El panorama político ha estado dominado por la reacción histérica —y, en algunos sentidos, entre machista y feminoide— de algunos diputados de la Asamblea Legislativa. Estos señores no quieren que haya diputados independientes. Y no les ha gustado que la Sala de lo Constitucional de la Corte Suprema de Justicia diga que el ciudadano común puede optar a una diputación sin que necesariamente lo apoye un partido. Lo que es normal en toda democracia, y que además no crea ningún peligro para los partidos políticos, pone nerviosos a estos pobres diputados de tres al cuarto. Al final, no es esta más que una muestra de cobardía: tienen miedo de que llegue gente con mayor y real respaldo ciudadano, y que los ponga en evidencia en sus negociaciones y trampas. Sólo eso explica que se hayan puesto tan rápidamente de acuerdo para cambiar la Constitución. Esa Constitución que con tanta vehemencia suelen decir que es sagrada mientras la violan tranquilamente.

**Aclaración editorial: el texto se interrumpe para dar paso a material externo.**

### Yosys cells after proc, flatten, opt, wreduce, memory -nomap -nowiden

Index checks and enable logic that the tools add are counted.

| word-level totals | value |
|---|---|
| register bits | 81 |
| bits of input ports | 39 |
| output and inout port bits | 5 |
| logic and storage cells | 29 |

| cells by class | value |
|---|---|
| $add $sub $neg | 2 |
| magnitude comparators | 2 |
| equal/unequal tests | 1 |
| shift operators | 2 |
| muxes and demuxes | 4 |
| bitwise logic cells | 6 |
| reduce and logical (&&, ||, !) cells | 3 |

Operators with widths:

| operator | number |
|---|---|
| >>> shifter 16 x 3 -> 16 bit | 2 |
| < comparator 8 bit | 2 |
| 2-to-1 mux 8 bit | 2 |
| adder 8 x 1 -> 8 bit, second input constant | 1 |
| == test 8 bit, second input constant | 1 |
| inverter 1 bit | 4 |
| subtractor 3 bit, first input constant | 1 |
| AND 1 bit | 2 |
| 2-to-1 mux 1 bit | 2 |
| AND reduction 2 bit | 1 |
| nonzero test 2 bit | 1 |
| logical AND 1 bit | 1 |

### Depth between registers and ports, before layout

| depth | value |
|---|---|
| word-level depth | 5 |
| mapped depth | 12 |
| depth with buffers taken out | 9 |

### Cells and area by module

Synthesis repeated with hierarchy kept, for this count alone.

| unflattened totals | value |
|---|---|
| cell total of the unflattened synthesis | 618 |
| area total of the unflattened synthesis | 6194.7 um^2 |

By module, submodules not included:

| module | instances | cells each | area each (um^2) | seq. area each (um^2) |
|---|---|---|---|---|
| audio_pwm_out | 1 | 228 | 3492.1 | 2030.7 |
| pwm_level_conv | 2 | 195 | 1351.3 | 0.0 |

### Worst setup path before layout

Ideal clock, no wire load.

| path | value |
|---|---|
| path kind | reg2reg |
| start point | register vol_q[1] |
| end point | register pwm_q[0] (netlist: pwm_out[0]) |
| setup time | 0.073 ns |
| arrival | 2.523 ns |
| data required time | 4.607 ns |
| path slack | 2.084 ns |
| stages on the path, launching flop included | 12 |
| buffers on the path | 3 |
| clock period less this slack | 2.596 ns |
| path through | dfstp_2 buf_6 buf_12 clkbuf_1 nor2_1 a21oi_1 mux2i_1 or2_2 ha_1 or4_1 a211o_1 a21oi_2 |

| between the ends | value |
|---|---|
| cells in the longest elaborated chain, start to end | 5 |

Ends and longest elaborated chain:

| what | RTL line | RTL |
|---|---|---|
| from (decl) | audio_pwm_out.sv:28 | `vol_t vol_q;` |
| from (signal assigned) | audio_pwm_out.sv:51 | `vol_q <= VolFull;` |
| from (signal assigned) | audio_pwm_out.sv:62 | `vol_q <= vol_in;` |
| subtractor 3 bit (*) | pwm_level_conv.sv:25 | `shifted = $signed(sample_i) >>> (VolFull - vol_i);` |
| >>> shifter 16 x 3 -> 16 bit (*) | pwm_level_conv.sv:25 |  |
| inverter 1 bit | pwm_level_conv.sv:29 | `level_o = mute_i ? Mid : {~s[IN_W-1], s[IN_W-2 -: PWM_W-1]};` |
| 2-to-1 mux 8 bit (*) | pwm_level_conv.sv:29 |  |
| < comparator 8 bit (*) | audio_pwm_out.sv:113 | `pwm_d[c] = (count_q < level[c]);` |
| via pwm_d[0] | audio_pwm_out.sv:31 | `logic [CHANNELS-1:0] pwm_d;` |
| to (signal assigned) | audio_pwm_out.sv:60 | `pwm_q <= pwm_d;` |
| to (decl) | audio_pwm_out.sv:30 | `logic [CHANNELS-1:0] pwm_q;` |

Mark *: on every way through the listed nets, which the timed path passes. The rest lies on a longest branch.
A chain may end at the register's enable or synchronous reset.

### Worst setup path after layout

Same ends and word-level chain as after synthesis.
### src/rtl/fpu_mant_mul_seq.sv
// Sequential shift-add mantissa multiplier: restores the hidden bit and
// forms the full-width product of {1,mant_a} x {1,mant_b}, one partial product per cycle.
module fpu_mant_mul_seq #(
    parameter int unsigned MANT_W = 10
) (
    input  logic                  clk,
    input  logic                  rst_n,
    input  logic                  start,
    input  logic [MANT_W-1:0]     mant_a,
    input  logic [MANT_W-1:0]     mant_b,
    output logic                  busy,
    output logic                  done,
    output logic [2*MANT_W+1:0]   product,
    output logic                  norm_shift
);

    localparam int unsigned OP_W   = MANT_W + 1;
    localparam int unsigned PROD_W = 2 * MANT_W + 2;
    localparam int unsigned CNT_W  = $clog2(MANT_W + 1);

    typedef enum logic [1:0] {
        IDLE = 2'd0,
        RUN  = 2'd1,
        DONE = 2'd2
    } state_t;

    state_t              state_q, state_d;
    logic [OP_W-1:0]     opa_q, opa_d;
    logic [OP_W-1:0]     opb_q, opb_d;
    logic [PROD_W-1:0]   acc_q, acc_d;
    logic [CNT_W-1:0]    cnt_q, cnt_d;
    logic [PROD_W-1:0]   product_q, product_d;
    logic                norm_shift_q, norm_shift_d;
    logic                busy_q, busy_d;
    logic                done_q, done_d;

    logic                pp_en;
    logic [PROD_W-1:0]   pp;
    logic [PROD_W-1:0]   sum;

    // State and datapath registers
    always_ff @(posedge clk or negedge rst_n) begin
        if (!rst_n) begin
            state_q      <= IDLE;
            opa_q        <= '0;
            opb_q        <= '0;
            acc_q        <= '0;
            cnt_q        <= '0;
            product_q    <= '0;
            norm_shift_q <= 1'b0;
            busy_q       <= 1'b0;
            done_q       <= 1'b0;
        end else begin
            state_q      <= state_d;
            opa_q        <= opa_d;
            opb_q        <= opb_d;
            acc_q        <= acc_d;
            cnt_q        <= cnt_d;
            product_q    <= product_d;
            norm_shift_q <= norm_shift_d;
            busy_q       <= busy_d;
            done_q       <= done_d;
        end
    end

    // Next-state, shift-add step and registered output flags
    always_comb begin
        state_d      = state_q;
        opa_d        = opa_q;
        opb_d        = opb_q;
        acc_d        = acc_q;
        cnt_d        = cnt_q;
        product_d    = product_q;
        norm_shift_d = norm_shift_q;

        pp_en = |(opb_q & (OP_W'(1) << cnt_q));
        pp    = pp_en ? (PROD_W'(opa_q) << cnt_q) : '0;
        sum   = acc_q + pp;

        unique case (state_q)
            IDLE: begin
                if (start) begin
                    opa_d   = {1'b1, mant_a};
                    opb_d   = {1'b1, mant_b};
                    acc_d   = '0;
                    cnt_d   = '0;
                    state_d = RUN;
                end
            end
            RUN: begin
                acc_d = sum;
                cnt_d = cnt_q + CNT_W'(1);
                // Final iteration publishes the sum including this cycle's partial product
                if (cnt_q == CNT_W'(MANT_W)) begin
                    product_d    = sum;
                    norm_shift_d = sum[PROD_W-1];
                    state_d      = DONE;
                end
            end
            DONE: begin
                state_d = IDLE;
            end
            default: begin
                state_d = IDLE;
            end
        endcase

        busy_d = (state_d != IDLE);
        done_d = (state_d == DONE);
    end

    assign busy       = busy_q;
    assign done       = done_q;
    assign product    = product_q;
    assign norm_shift = norm_shift_q;

endmodule
$ cat src/rtl/multicycle_ctrl.sv
// -----------------------------------------------------------------------------
// multicycle_ctrl
//   Control sequencer for the multicycle i281 CPU. Steps each instruction
//   through FETCH / DECODE / EXEC / MEM / WB and issues the per-cycle strobes
//   that the datapath registers consume. A low run freezes the sequencer in
//   lock-step with the PC register.
//
// Parameters
//   CNT_W        width of the retired-instruction counter
//
// Ports
//   clock        system clock, rising edge
//   reset        synchronous active-low reset (overrides run)
//   run          global enable; 0 freezes state, counter and all strobes
//   opcode       IR[15:12], valid from DECODE onward
//   cond         IR[9:8], branch condition field
//   flag_z/n/c/o zero / negative / carry / overflow flags
//   ir_load      load IR from instruction memory at current PC (FETCH)
//   reg_write    register-file write enable (WB)
//   flags_write  flag register write enable (EXEC)
//   dmem_write   data-memory write enable (MEM)
//   c3           PC load strobe, asserted once per instruction in WB
//   pc_sel       next-PC select: 0 = PC+1, 1 = PC+1+offset
//   state        current state encoding
//   instr_count  retired instructions, wraps modulo 2^CNT_W
// -----------------------------------------------------------------------------
module multicycle_ctrl #(
    parameter int CNT_W = 16
) (
    input  logic             clock,
    input  logic             reset,
    input  logic             run,
    input  logic [3:0]       opcode,
    input  logic [1:0]       cond,
    input  logic             flag_z,
    input  logic             flag_n,
    input  logic             flag_c,
    input  logic             flag_o,
    output logic             ir_load,
    output logic             reg_write,
    output logic             flags_write,
    output logic             dmem_write,
    output logic             c3,
    output logic             pc_sel,
    output logic [2:0]       state,
    output logic [CNT_W-1:0] instr_count
);

    typedef enum logic [2:0] {
        FETCH  = 3'd0,
        DECODE = 3'd1,
        EXEC   = 3'd2,
        MEM    = 3'd3,
        WB     = 3'd4
    } state_t;

    state_t state_q;
    state_t state_d;
    logic   active;

    // Opcodes 0x8..0xB are the load/store class that needs a MEM cycle.
    function automatic logic is_mem_op(input logic [3:0] op);
        return (op[3:2] == 2'b10);
    endfunction

    // NOOP, JUMP and BRANCH skip EXEC and MEM entirely.
    function automatic logic is_short_op(input logic [3:0] op);
        return (op == 4'h0) || (op == 4'hE) || (op == 4'hF);
    endfunction

    function automatic logic is_flag_op(input logic [3:0] op);
        return (op inside {4'h4, 4'h5, 4'h6, 4'h7, 4'hC, 4'hD});
    endfunction

    function automatic logic is_reg_op(input logic [3:0] op);
        return (op inside {4'h1, 4'h2, 4'h3, 4'h4, 4'h5, 4'h6,
                           4'h7, 4'h8, 4'h9, 4'hC});
    endfunction

    function automatic logic branch_taken(input logic [1:0] c,
                                          input logic       z,
                                          input logic       n,
                                          input logic       cy,
                                          input logic       o);
        logic t;
        case (c)
            2'b00:   t = cy;
            2'b01:   t = z;
            2'b10:   t = !z && (n == o);
            default: t = (n == o);
        endcase
        return t;
    endfunction

    assign active = run && reset;
    assign state  = state_q;

    always_ff @(posedge clock) begin
        if (!reset) begin
            state_q     <= FETCH;
            instr_count <= '0;
        end else if (run) begin
            state_q <= state_d;
            if (state_q == WB)
                instr_count <= instr_count + {{(CNT_W-1){1'b0}}, 1'b1};
        end
    end

    // Strobes are gated by active so a frozen or resetting cycle never
    // fires a datapath write; the held state replays them once run returns.
    always_comb begin
        state_d     = FETCH;
        ir_load     = 1'b0;
        reg_write   = 1'b0;
        flags_write = 1'b0;
        dmem_write  = 1'b0;
        c3          = 1'b0;
        pc_sel      = 1'b0;
        case (state_q)
            FETCH: begin
                ir_load = active;
                state_d = DECODE;
            end
            DECODE: begin
                state_d = is_short_op(opcode) ? WB : EXEC;
            end
            EXEC: begin
                flags_write = active && is_flag_op(opcode);
                state_d     = is_mem_op(opcode) ? MEM : WB;
            end
            MEM: begin
                dmem_write = active && (opcode == 4'hA || opcode == 4'hB);
                state_d    = WB;
            end
            WB: begin
                c3        = active;
                reg_write = active && is_reg_op(opcode);
                pc_sel    = active && ((opcode == 4'hE) ||
                            (opcode == 4'hF &&
                             branch_taken(cond, flag_z, flag_n, flag_c, flag_o)));
                state_d   = FETCH;
            end
            default: begin
                // Illegal codes 5..7 recover to FETCH with no strobes.
                state_d = FETCH;
            end
        endcase
    end

endmodule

Y cuando los cobardes tienen miedo, —ya se sabe— proceden inmediatamente a la amenaza: vamos a cambiar a los magistrados o a destituirlos, dicen. Es el mismo patrón del marido maltratador de su mujer: cuando la pareja le sale más inteligente, no le queda más remedio que la amenaza o el golpe. Sólo si escucharan a la opinión pública protestar por ese modo prepotente de extorsionar a los miembros de la Sala de lo Constitucional, dejarían el tema de lado. Pero si sienten que hay medios de comunicación que les dan pábulo y aliento, mantienen las plumas de gallo erizadas y el pico abierto a la pelea.
Pobre democracia salvadoreña, con estos diputados diciendo tonterías a cada rato, sin que la mediocridad intelectual remita ni disminuya. Un día les da por la lectura bíblica y otra por subirse el salario. Unas veces hablando de democracia participativa y otras veces lamentándose y diciendo que, aunque ganaron las elecciones, no ganaron el poder. Como si el poder fuera una cosa que se puede poseer en su totalidad. Diputados que, por un lado, no conocen ni siquiera los términos que usan y, por otro, usan caprichosa y maliciosamente los términos de la democracia. Cuando les conviene, claro.
En el caso de la Sala de lo Constitucional, estos diputados no entienden para nada lo que es el criterio de la racionalidad. Se aferran a una especie de literalismo trasnochado, incapaz de contemplar otros textos de la Constitución que defienden una serie de garantías ciudadanas que no se cumplirían si no hubiera elección de ciudadanos independientes. Y por si acaso, cambian la Constitución para restringir los derechos de la ciudadanía a través de textos concretos. Y lo hacen a la rápida, del modo que la gente llama la "ley del madrugón". El mismo vocablo que se utilizaba antaño para referirse a los golpes de Estado militares.
Ciertamente, si se les aplicara a ellos los elementos más básicos del derecho, veríamos que violan por omisión la propia Constitución que dicen defender. Y tal vez es hora ya de que algún ciudadano los demande por ello. Porque todos los diputados que llevan más de un período legislativo han violado la Constitución por omisión al no legislar en torno a la indemnización universal y en torno a las multas que deben pagar los jueces cuando incurren en retardo judicial. Leyendo la Constitución y aplicando criterios básicos de racionalidad, lo que estamos diciendo es más que evidente. Pero, por supuesto, nuestros diputados confunden la razón de la fuerza con la fuerza de la razón. En otras palabras, creen que su sinrazón, por el hecho de estar en el poder legislativo, se puede convertir en racionalidad impuesta a la ciudadanía. Bien les vendría leer a ese demócrata e intelectual que fue Norberto Bobbio, que decía que "la primera tarea de los intelectuales debería ser la de impedir que el monopolio de la fuerza se convierta en el monopolio también de la verdad". Aunque quizás sería inútil: los diputados y la intelectualidad están en la realidad salvadoreña demasiado distantes.